## [REQUIREMENT]
Find how many lines of the entries contain the word "stage", then report that figure alone.

## [INPUT DATA]
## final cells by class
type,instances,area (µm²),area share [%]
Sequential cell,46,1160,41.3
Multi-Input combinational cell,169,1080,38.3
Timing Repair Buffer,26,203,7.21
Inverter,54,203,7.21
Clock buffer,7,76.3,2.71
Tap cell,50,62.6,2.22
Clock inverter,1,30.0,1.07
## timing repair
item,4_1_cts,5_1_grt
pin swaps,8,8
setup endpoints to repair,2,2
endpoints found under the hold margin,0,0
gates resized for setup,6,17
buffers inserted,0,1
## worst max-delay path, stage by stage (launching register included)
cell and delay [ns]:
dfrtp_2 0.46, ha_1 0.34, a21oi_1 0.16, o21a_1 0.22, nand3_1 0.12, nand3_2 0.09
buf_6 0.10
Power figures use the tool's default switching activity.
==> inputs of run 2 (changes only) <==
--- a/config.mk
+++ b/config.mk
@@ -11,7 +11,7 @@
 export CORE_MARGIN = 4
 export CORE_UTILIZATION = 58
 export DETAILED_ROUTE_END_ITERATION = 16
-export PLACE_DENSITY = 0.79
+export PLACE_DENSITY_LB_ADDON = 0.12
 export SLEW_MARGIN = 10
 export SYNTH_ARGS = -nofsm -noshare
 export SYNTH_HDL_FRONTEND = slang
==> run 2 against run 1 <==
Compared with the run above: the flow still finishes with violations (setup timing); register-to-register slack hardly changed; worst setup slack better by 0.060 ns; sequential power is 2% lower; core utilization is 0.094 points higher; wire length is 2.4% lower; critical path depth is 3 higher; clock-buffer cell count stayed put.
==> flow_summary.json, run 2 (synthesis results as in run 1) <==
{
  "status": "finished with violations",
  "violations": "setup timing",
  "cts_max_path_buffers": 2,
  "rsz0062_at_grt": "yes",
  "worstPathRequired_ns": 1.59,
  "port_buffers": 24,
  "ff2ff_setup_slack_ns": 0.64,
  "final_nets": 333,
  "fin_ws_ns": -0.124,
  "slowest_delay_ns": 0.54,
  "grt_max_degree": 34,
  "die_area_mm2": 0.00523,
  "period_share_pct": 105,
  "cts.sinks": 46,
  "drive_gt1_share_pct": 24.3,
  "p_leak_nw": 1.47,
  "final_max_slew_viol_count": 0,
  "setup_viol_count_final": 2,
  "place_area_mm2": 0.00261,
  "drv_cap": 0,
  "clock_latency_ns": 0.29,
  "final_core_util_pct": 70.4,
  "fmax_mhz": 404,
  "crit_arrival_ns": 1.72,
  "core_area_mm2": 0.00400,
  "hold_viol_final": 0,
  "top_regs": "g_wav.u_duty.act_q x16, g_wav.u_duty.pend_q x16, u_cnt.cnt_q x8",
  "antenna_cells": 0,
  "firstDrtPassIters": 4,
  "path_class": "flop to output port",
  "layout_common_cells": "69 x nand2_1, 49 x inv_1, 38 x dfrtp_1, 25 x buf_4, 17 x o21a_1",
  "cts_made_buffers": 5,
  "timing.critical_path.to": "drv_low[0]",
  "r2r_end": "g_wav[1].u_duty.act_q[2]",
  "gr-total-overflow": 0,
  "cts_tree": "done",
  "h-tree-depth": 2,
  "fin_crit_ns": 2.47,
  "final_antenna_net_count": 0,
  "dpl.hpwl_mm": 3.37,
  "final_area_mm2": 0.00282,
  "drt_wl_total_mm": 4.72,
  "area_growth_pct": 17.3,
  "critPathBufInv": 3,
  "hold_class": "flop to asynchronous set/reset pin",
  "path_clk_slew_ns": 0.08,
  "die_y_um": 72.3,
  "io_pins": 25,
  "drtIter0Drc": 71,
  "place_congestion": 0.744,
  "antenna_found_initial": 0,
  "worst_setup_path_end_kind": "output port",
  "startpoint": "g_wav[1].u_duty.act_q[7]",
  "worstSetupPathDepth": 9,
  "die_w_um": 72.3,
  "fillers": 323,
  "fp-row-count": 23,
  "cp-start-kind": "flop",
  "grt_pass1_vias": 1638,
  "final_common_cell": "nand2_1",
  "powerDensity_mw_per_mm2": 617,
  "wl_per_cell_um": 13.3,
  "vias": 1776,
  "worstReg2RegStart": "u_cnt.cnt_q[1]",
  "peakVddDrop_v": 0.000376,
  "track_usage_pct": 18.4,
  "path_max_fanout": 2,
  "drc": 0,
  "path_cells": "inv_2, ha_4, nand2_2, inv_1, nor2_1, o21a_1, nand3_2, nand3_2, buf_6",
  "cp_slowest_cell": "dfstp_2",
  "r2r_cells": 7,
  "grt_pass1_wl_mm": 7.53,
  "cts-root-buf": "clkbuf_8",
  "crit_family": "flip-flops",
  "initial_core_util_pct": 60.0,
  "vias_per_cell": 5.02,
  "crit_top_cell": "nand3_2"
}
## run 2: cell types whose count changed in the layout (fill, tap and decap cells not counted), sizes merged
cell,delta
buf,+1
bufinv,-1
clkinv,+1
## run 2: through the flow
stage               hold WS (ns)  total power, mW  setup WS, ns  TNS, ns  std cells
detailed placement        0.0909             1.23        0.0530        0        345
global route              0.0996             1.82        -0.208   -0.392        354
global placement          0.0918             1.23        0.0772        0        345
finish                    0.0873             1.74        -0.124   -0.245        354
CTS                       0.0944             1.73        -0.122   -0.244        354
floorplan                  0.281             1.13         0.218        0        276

## [ANSWER TO THIS PROBLEM]
2